有些人,看似过着与常人一样的生活,其实早被遗忘在未曾前进的时间里,像活化石,仍如常呼吸。说白了,不过是徘徊在十岁前后的状态,周而复始,过着节奏如常的日子。彷佛不那么好也不特别坏,肉身有些细胞依然成长老去,她的身体时间无间断往前,心理时钟却从来没跟上节拍。

旁人总是问她的心智年龄,大概三岁?五岁?或许十岁有了吧?提问者总未意识到问题本身有多荒唐,我们的肉身岁数或树木年轮何曾探知灵魂感知?然而在世俗医疗制度里,循环似的检测就是如此安放我们的认知。依照“魏氏智力测验”,治疗师抽起一张卡牌,像童蒙教学后的考试;询问她关于数字、颜色还有其他看似简单,但我也不确定是否只能这样回答的问题。医院的诊断书像粗糙的解答本,我总抗拒接受它宣判妹妹的状态,无论重度、中度还是轻度,生活的障碍怎么会有等差?
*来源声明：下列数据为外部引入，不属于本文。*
[config.mk]
export PLATFORM = sky130hd
export DESIGN_NAME = fpic_top
export DESIGN_NICKNAME = d
export VERILOG_FILES = /design/src/fpic_pkg.sv /design/src/fpic_top.sv /design/src/fpic_flag_bit.sv /design/src/fpic_prio_pick.sv
export SDC_FILE = /design/constraint.sdc
export NUM_CORES = 1
export LEC_CHECK = 0
export ABC_AREA = 1
export BUFFER_PORTS_ARGS = -buffer_cell sky130_fd_sc_hd__buf_2
export CORE_ASPECT_RATIO = 0.9
export CORE_UTILIZATION = 55
export CTS_BUF_LIST = sky130_fd_sc_hd__clkbuf_8
export DETAILED_ROUTE_END_ITERATION = 7
export GPL_TIMING_DRIVEN = 1
export PLACE_DENSITY = 0.82
export SLEW_MARGIN = 20
export SYNTH_ARGS = -nofsm -noshare
export SYNTH_HDL_FRONTEND = slang
export SYNTH_SLANG_ARGS = --single-unit
[constraint.sdc]
create_clock -name i_core_clk -period 5.33 [get_ports i_core_clk]
set_input_delay 0.2665 -clock i_core_clk [delete_from_list [all_inputs] [get_ports i_core_clk]]
set_output_delay 0.2665 -clock i_core_clk [all_outputs]
set_load 0.02 [all_outputs]
--- config.mk ---
export PLATFORM = sky130hd
export DESIGN_NAME = acs_seq_top
export DESIGN_NICKNAME = d
export VERILOG_FILES = /design/src/hw/acs_pkg.sv /design/src/hw/acs_seq_top.sv
export SDC_FILE = /design/constraint.sdc
export NUM_CORES = 1
export LEC_CHECK = 0
export ABC_AREA = 1
export CORE_UTILIZATION = 30
export DETAILED_ROUTE_END_ITERATION = 7
export DONT_BUFFER_PORTS = 1
export GPL_ROUTABILITY_DRIVEN = 0
export SKIP_LAST_GASP = 1
export SLEW_MARGIN = 20
export SYNTH_ARGS = -nofsm -noshare
export SYNTH_HDL_FRONTEND = slang
export SYNTH_SLANG_ARGS = --single-unit
--- constraint.sdc ---
create_clock -name aclk -period 3.8 [get_ports aclk]
set_input_delay 0.76 -clock aclk [delete_from_list [all_inputs] [get_ports aclk]]
set_output_delay 0.76 -clock aclk [all_outputs]
set_load 0.02 [all_outputs]
--- src/hw/acs_pkg.sv ---
// Constants and types for the conversion sequencer
package acs_pkg;
  localparam int ACS_CLK_HZ = 10_000_000;
  localparam int ACS_CLK_MHZ = ACS_CLK_HZ / 1_000_000;
  // Conversion state durations on the internal oscillator
  localparam int ACS_T60_1X_US = 133_000;
  localparam int ACS_T60_2X_US = 67_000;
  localparam int ACS_T50_1X_US = 160_000;
  localparam int ACS_T50_2X_US = 80_000;
  localparam int ACS_TBOTH_1X_US = 147_000;
  localparam int ACS_TBOTH_2X_US = 73_600;
  // Durations in external conversion clock cycles
  localparam int ACS_EXT_1X_CYC = 41036;
  localparam int ACS_EXT_2X_CYC = 20556;
  // External clock detection
  localparam int ACS_EXT_MIN_HZ = 10_000;
  localparam int ACS_DET_WIN_US = 200;
  localparam int ACS_DET_WIN_CYC = ACS_DET_WIN_US * ACS_CLK_MHZ;
  localparam int ACS_DET_MIN_EDGES = ACS_DET_WIN_US * ACS_EXT_MIN_HZ / 1_000_000;
  localparam int ACS_WIN_W = 11;
  localparam int ACS_CNT_W = 21;
  // Result word
  localparam int ACS_OUT_W = 24;
  localparam int ACS_SMP_W = 18;
  localparam int ACS_RB_W = 6;
  localparam int ACS_BYTE = 8;
  localparam logic [1:0] ACS_RES_BYTES = 2'h3;
  localparam logic [3:0] ACS_BYTE_BITS = 4'h8;
  localparam logic [3:0] ACS_BIT_RELOAD = 4'h9;
  // Slave addresses
  localparam logic [6:0] ACS_ADDR_LH = 7'h14;
  localparam logic [6:0] ACS_ADDR_LF = 7'h15;
  localparam logic [6:0] ACS_ADDR_FH = 7'h17;
  localparam logic [6:0] ACS_ADDR_FF = 7'h24;
  localparam logic [6:0] ACS_ADDR_HH = 7'h26;
  localparam logic [6:0] ACS_ADDR_HF = 7'h27;
  localparam logic [6:0] ACS_ADDR_GLOBAL = 7'h77;
  // Register map
  localparam int ACS_AXI_AW = 5;
  localparam logic [4:0] ACS_OFF_SAMPLE = 5'h00;
  localparam logic [4:0] ACS_OFF_STATUS = 5'h04;
  localparam logic [4:0] ACS_OFF_CONFIG = 5'h08;
  localparam logic [4:0] ACS_OFF_RESULT = 5'h0C;
  localparam logic [1:0] ACS_RESP_OKAY = 2'h0;
  localparam logic [1:0] ACS_RESP_DECERR = 2'h3;
  // Line rejection and gain codes
  localparam logic [1:0] ACS_REJ_BOTH = 2'h0;
  localparam logic [1:0] ACS_REJ_50 = 2'h1;
  localparam logic [1:0] ACS_REJ_60 = 2'h2;
  localparam logic [2:0] ACS_GAIN_1 = 3'h0;

  typedef enum logic [1:0] {
    ACS_SEQ_CONV = 2'b00,
    ACS_SEQ_SLEEP = 2'b01,
    ACS_SEQ_DIO = 2'b10
  } acs_seq_t;
  typedef enum logic [2:0] {
    ACS_BUS_IDLE = 3'b000,
    ACS_BUS_ADDR = 3'b001,
    ACS_BUS_ADDR_ACK = 3'b010,
    ACS_BUS_WR_BYTE = 3'b011,
    ACS_BUS_WR_ACK = 3'b100,
    ACS_BUS_RD_BYTE = 3'b101,
    ACS_BUS_RD_ACK = 3'b110,
    ACS_BUS_SKIP = 3'b111
  } acs_bus_t;
  typedef enum logic [1:0] {
    ACS_LVL_LOW = 2'b00,
    ACS_LVL_HIGH = 2'b01,
    ACS_LVL_FLOAT = 2'b10
  } acs_lvl_t;
  typedef struct packed {
    logic temp_sensor_select;
    logic [1:0] line_reject_select;
    logic double_rate_select;
    logic [2:0] gain_select_field;
    logic spare;
  } acs_cfg_t;
  localparam acs_cfg_t ACS_CFG_RESET = 8'h00;
endpackage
因为脑中语素的缺席,她说不了太多话。又或者,总是说话的时候,我们接不住那些失序的声符。只能在她愤怒的情绪发泄里感觉到一种失语的沮丧。下垂的眉眼,可能掩藏了更多祕密。

然而,这个秩序如此紧锣密鼓的世界;失语,会不会反而是人生更好的状态?

有时,我仍不免会想,怎么会这样?

人生苦难从来没有什么原因,突如其来。马奎斯笔下,那只是来借个电话的女人早已帮我们透视医疗体系的荒唐;她一生最大的苦难,来自那一瞬间跑错了地方。哪里出错了呢,我们的人生?是不够勤快早起跑遍医院,挂上已排定几个月后的罕见疾病门诊?还是上辈子做错了什么?

可能我过早体会无解的徒劳,突然觉得不知道确诊病名也未尝不好。坦然接受某天你就是必然与她连上血缘之线,日子也继续流淌过去。但终究是怀胎十月之故,我轻易越过的那些,却紧紧牵绊着娘亲。脐带输送的情感总比手足体己得多,横竖跨不过的这道槛,像胎膜层层张开一道道几世因缘的罗网,网住母亲从现实掉落的心。
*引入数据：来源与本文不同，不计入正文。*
**src/logic/mbch_pkg.sv**
```systemverilog
/*
 * Constants for the minimum-mode local bus control and hold block:
 * bus cycle status codes, half-state phase encoding and pin levels.
 * Assumes users reference every item as mbch_pkg::name.
 */
package mbch_pkg;

    // Three-bit cycle status, bit 2..0 = max-mode status lines 2..0
    typedef logic [2:0] mbch_status_t;

    localparam mbch_status_t ST_INT_ACK   = 3'h0;
    localparam mbch_status_t ST_RD_IO     = 3'h1;
    localparam mbch_status_t ST_WR_IO     = 3'h2;
    localparam mbch_status_t ST_HALT      = 3'h3;
    localparam mbch_status_t ST_CODE      = 3'h4;
    localparam mbch_status_t ST_RD_MEM    = 3'h5;
    localparam mbch_status_t ST_WR_MEM    = 3'h6;
    localparam mbch_status_t ST_PASSIVE   = 3'h7;

    // Field positions inside a status code
    localparam int unsigned  STB_S2       = 2;
    localparam int unsigned  STB_S1       = 1;
    localparam int unsigned  STB_S0       = 0;

    // Each processor clock state spans two system clocks
    localparam logic         PH_FIRST     = 1'b0;
    localparam logic         PH_SECOND    = 1'b1;

    // Level a floated control line is weakly held at
    localparam logic         FLOAT_LEVEL  = 1'b1;

    typedef enum logic [2:0] {
        BS_IDLE,
        BS_PRE,
        BS_T1,
        BS_T2,
        BS_T3,
        BS_TW,
        BS_T4,
        BS_HOLD
    } mbch_bus_state_e;

endpackage

```
**src/logic/mbch_bus_ctrl.sv**
```systemverilog
/*
 * Minimum-mode local bus control: transceiver direction and enable,
 * cycle status lines and the hold request / acknowledge handshake.
 * Assumes a core on i_clk_sys that offers one bus cycle at a time and
 * a pad ring that resolves each output with its enable (a released
 * line is weakly kept at logic one by the pad).
 */
`timescale 1ns/100ps

module mbch_bus_ctrl (
    // Clock and reset
    input  wire logic                  i_clk_sys,
    input  wire logic                  i_srst,
    // Bus cycle request from the core
    input  wire logic                  i_cyc_valid,
    input  wire mbch_pkg::mbch_status_t i_cyc_status,
    input  wire logic                  i_cyc_ready_pin,
    output logic                       o_cyc_ready,
    output logic                       o_cyc_done,
    // Hold handshake pins
    input  wire logic                  i_hold_request,
    output logic                       o_hold_ack,
    // Cycle status pins
    output logic                       o_io_memory_select,
    output logic                       o_io_memory_select_oe,
    output logic                       o_status_line_zero,
    output logic                       o_status_line_zero_oe,
    // Transceiver control pins
    output logic                       o_xmit_recv_dir,
    output logic                       o_xmit_recv_dir_oe,
    output logic                       o_xcvr_data_enable_n,
    output logic                       o_xcvr_data_enable_n_oe
);

    mbch_pkg::mbch_bus_state_e state_q;
    mbch_pkg::mbch_bus_state_e state_d;
    mbch_pkg::mbch_status_t    status_q;
    logic                      phase_q;
    logic                      phase_d;
    logic                      hold_meta_q;
    logic                      hold_sync_q;
    logic                      rdy_meta_q;
    logic                      rdy_sync_q;
    logic                      hold_ack_q;
    logic                      drive_q;
    logic                      iom_q;
    logic                      dir_q;
    logic                      ss0_q;
    logic                      den_n_q;
    logic                      done_q;
    logic                      state_end;
    logic                      hold_take;
    logic                      hold_free;
    logic                      cyc_take;
    logic                      at_boundary;
    logic                      is_transfer;
    logic                      is_write;
    logic                      den_on_d;

    // Both pin inputs pass two flops before any logic reads them
    always_ff @(posedge i_clk_sys) begin
        if (i_srst) begin
            hold_meta_q <= 1'b0;
            hold_sync_q <= 1'b0;
        end else begin
            hold_meta_q <= i_hold_request;
            hold_sync_q <= hold_meta_q;
        end
    end

    // A slow ready pin adds whole wait states; only the second flop is read
    always_ff @(posedge i_clk_sys) begin
        if (i_srst) begin
            rdy_meta_q <= 1'b0;
            rdy_sync_q <= 1'b0;
        end else begin
            rdy_meta_q <= i_cyc_ready_pin;
            rdy_sync_q <= rdy_meta_q;
        end
    end

    always_ff @(posedge i_clk_sys) begin
        if (i_srst) begin
            phase_q <= mbch_pkg::PH_FIRST;
        end else begin
            phase_q <= phase_d;
        end
    end

    assign phase_d     = ~phase_q;
    assign state_end   = (phase_q == mbch_pkg::PH_SECOND);
    assign at_boundary = (state_q == mbch_pkg::BS_IDLE) || (state_q == mbch_pkg::BS_T4);

    // Idle states count as T4 for the grant; the request is held high by the master
    assign hold_take   = (phase_q == mbch_pkg::PH_FIRST) && at_boundary && hold_sync_q;
    assign hold_free   = (state_q == mbch_pkg::BS_HOLD) && state_end && !hold_sync_q;

    // Acceptance only in the second half, so a grant taken mid-state always wins
    assign o_cyc_ready = at_boundary && state_end && !hold_ack_q;
    assign cyc_take    = o_cyc_ready && i_cyc_valid;

    always_comb begin
        state_d = state_q;
        if (hold_take) begin
            state_d = mbch_pkg::BS_HOLD;
        end else if (state_end) begin
            case (state_q)
                mbch_pkg::BS_IDLE: begin
                    if (i_cyc_valid) begin
                        state_d = mbch_pkg::BS_PRE;
                    end
                end
                mbch_pkg::BS_PRE: begin
                    state_d = mbch_pkg::BS_T1;
                end
                mbch_pkg::BS_T1: begin
                    state_d = mbch_pkg::BS_T2;
                end
                mbch_pkg::BS_T2: begin
                    state_d = mbch_pkg::BS_T3;
                end
                mbch_pkg::BS_T3, mbch_pkg::BS_TW: begin
                    state_d = rdy_sync_q ? mbch_pkg::BS_T4 : mbch_pkg::BS_TW;
                end
                mbch_pkg::BS_T4: begin
                    state_d = i_cyc_valid ? mbch_pkg::BS_PRE : mbch_pkg::BS_IDLE;
                end
                mbch_pkg::BS_HOLD: begin
                    if (!hold_sync_q) begin
                        state_d = mbch_pkg::BS_IDLE;
                    end
                end
                default: begin
                    state_d = mbch_pkg::BS_IDLE;
                end
            endcase
        end
    end

    always_ff @(posedge i_clk_sys) begin
        if (i_srst) begin
            state_q <= mbch_pkg::BS_IDLE;
        end else begin
            state_q <= state_d;
        end
    end

    // Cycle completes on leaving T4, whether to a new cycle, idle or a hold
    always_ff @(posedge i_clk_sys) begin
        if (i_srst) begin
            done_q <= 1'b0;
        end else begin
            done_q <= (state_q == mbch_pkg::BS_T4) && (state_d != mbch_pkg::BS_T4);
        end
    end

    always_ff @(posedge i_clk_sys) begin
        if (i_srst) begin
            status_q <= mbch_pkg::ST_PASSIVE;
        end else if (cyc_take) begin
            status_q <= i_cyc_status;
        end
    end

    // Hold acknowledge and the release of every control line share one edge
    always_ff @(posedge i_clk_sys) begin
        if (i_srst) begin
            hold_ack_q <= 1'b0;
        end else if (hold_take) begin
            hold_ack_q <= 1'b1;
        end else if (hold_free) begin
            hold_ack_q <= 1'b0;
        end
    end

    // Lines stay released after reset and after a hold until a cycle is taken
    always_ff @(posedge i_clk_sys) begin
        if (i_srst) begin
            drive_q <= 1'b0;
        end else if (hold_take) begin
            drive_q <= 1'b0;
        end else if (cyc_take) begin
            drive_q <= 1'b1;
        end
    end

    // Status lines load in the state before T1 and hold until the next cycle is taken or a hold is granted
    always_ff @(posedge i_clk_sys) begin
        if (i_srst) begin
            iom_q <= mbch_pkg::FLOAT_LEVEL;
        end else if (hold_take) begin
            iom_q <= mbch_pkg::FLOAT_LEVEL;
        end else if (cyc_take) begin
            iom_q <= ~i_cyc_status[mbch_pkg::STB_S2];
        end
    end

    // Direction shares every load and release point with io/memory
    always_ff @(posedge i_clk_sys) begin
        if (i_srst) begin
            dir_q <= mbch_pkg::FLOAT_LEVEL;
        end else if (hold_take) begin
            dir_q <= mbch_pkg::FLOAT_LEVEL;
        end else if (cyc_take) begin
            dir_q <= i_cyc_status[mbch_pkg::STB_S1];
        end
    end

    // Status zero passes the code bit through uninverted
    always_ff @(posedge i_clk_sys) begin
        if (i_srst) begin
            ss0_q <= mbch_pkg::FLOAT_LEVEL;
        end else if (hold_take) begin
            ss0_q <= mbch_pkg::FLOAT_LEVEL;
        end else if (cyc_take) begin
            ss0_q <= i_cyc_status[mbch_pkg::STB_S0];
        end
    end

    // Halt and passive codes run the state sequence with no data transfer
    always_comb begin
        is_transfer = 1'b0;
        is_write    = 1'b0;
        case (status_q)
            // Code fetches are memory reads as far as the transceiver is concerned
            mbch_pkg::ST_INT_ACK, mbch_pkg::ST_RD_IO, mbch_pkg::ST_CODE, mbch_pkg::ST_RD_MEM: begin
                is_transfer = 1'b1;
                is_write    = 1'b0;
            end
            mbch_pkg::ST_WR_IO, mbch_pkg::ST_WR_MEM: begin
                is_transfer = 1'b1;
                is_write    = 1'b1;
            end
            mbch_pkg::ST_HALT, mbch_pkg::ST_PASSIVE: begin
                is_transfer = 1'b0;
                is_write    = 1'b0;
            end
            default: begin
                is_transfer = 1'b0;
                is_write    = 1'b0;
            end
        endcase
    end

    // Decoded from the next state so the enable flop switches on the half-state edge
    always_comb begin
        den_on_d = 1'b0;
        case (state_d)
            mbch_pkg::BS_T2: begin
                den_on_d = is_write || (phase_d == mbch_pkg::PH_SECOND);
            end
            mbch_pkg::BS_T3, mbch_pkg::BS_TW: begin
                den_on_d = 1'b1;
            end
            mbch_pkg::BS_T4: begin
                den_on_d = (phase_d == mbch_pkg::PH_FIRST);
            end
            default: begin
                den_on_d = 1'b0;
            end
        endcase
    end

    always_ff @(posedge i_clk_sys) begin
        if (i_srst) begin
            den_n_q <= mbch_pkg::FLOAT_LEVEL;
        end else begin
            den_n_q <= ~(den_on_d && is_transfer);
        end
    end

    assign o_cyc_done              = done_q;
    assign o_hold_ack              = hold_ack_q;
    assign o_io_memory_select      = iom_q;
    assign o_io_memory_select_oe   = drive_q;
    assign o_xmit_recv_dir         = dir_q;
    assign o_xmit_recv_dir_oe      = drive_q;
    assign o_status_line_zero      = ss0_q;
    assign o_status_line_zero_oe   = drive_q;
    assign o_xcvr_data_enable_n    = den_n_q;
    assign o_xcvr_data_enable_n_oe = drive_q;

endmodule

```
萤幕上说法的师父们变成一根根浮木,苦海浮沉,看似每个漩涡都道尽你意外苦难的人生。我想起封神里的哪吒,出生时生作一团肉胎,相貌丑陋而被父亲嫌弃为讨债鬼。父亲总是在接受这件事上,比家族的女人们更迟缓一点。母亲则从土地公庙拿回一本本善书,早晚絮絮叨叨,关于那些不在此世就在来生的冤亲债主的追讨与偿还。

彷佛遥远的神话。

哪吒也是不长大的,然而周围亲人却苦不堪言。那锲而不舍,双脚勤于奔走在庙宇间的母亲,在念经、参拜与鱼鸟放生的仪式里,屡次展现她生命绝佳的韧性。我几乎要忘记,在这个虔诚而原始的迷宫里,她曾是一名国中老师。我一度以为启蒙知识和宗教迷信是一条分向两头的路,然则生命不然,胡搅蛮缠才是人生实境。

文明理性填不起某种无以名状的无助罅隙,命运的深处需要有光,才能有希望。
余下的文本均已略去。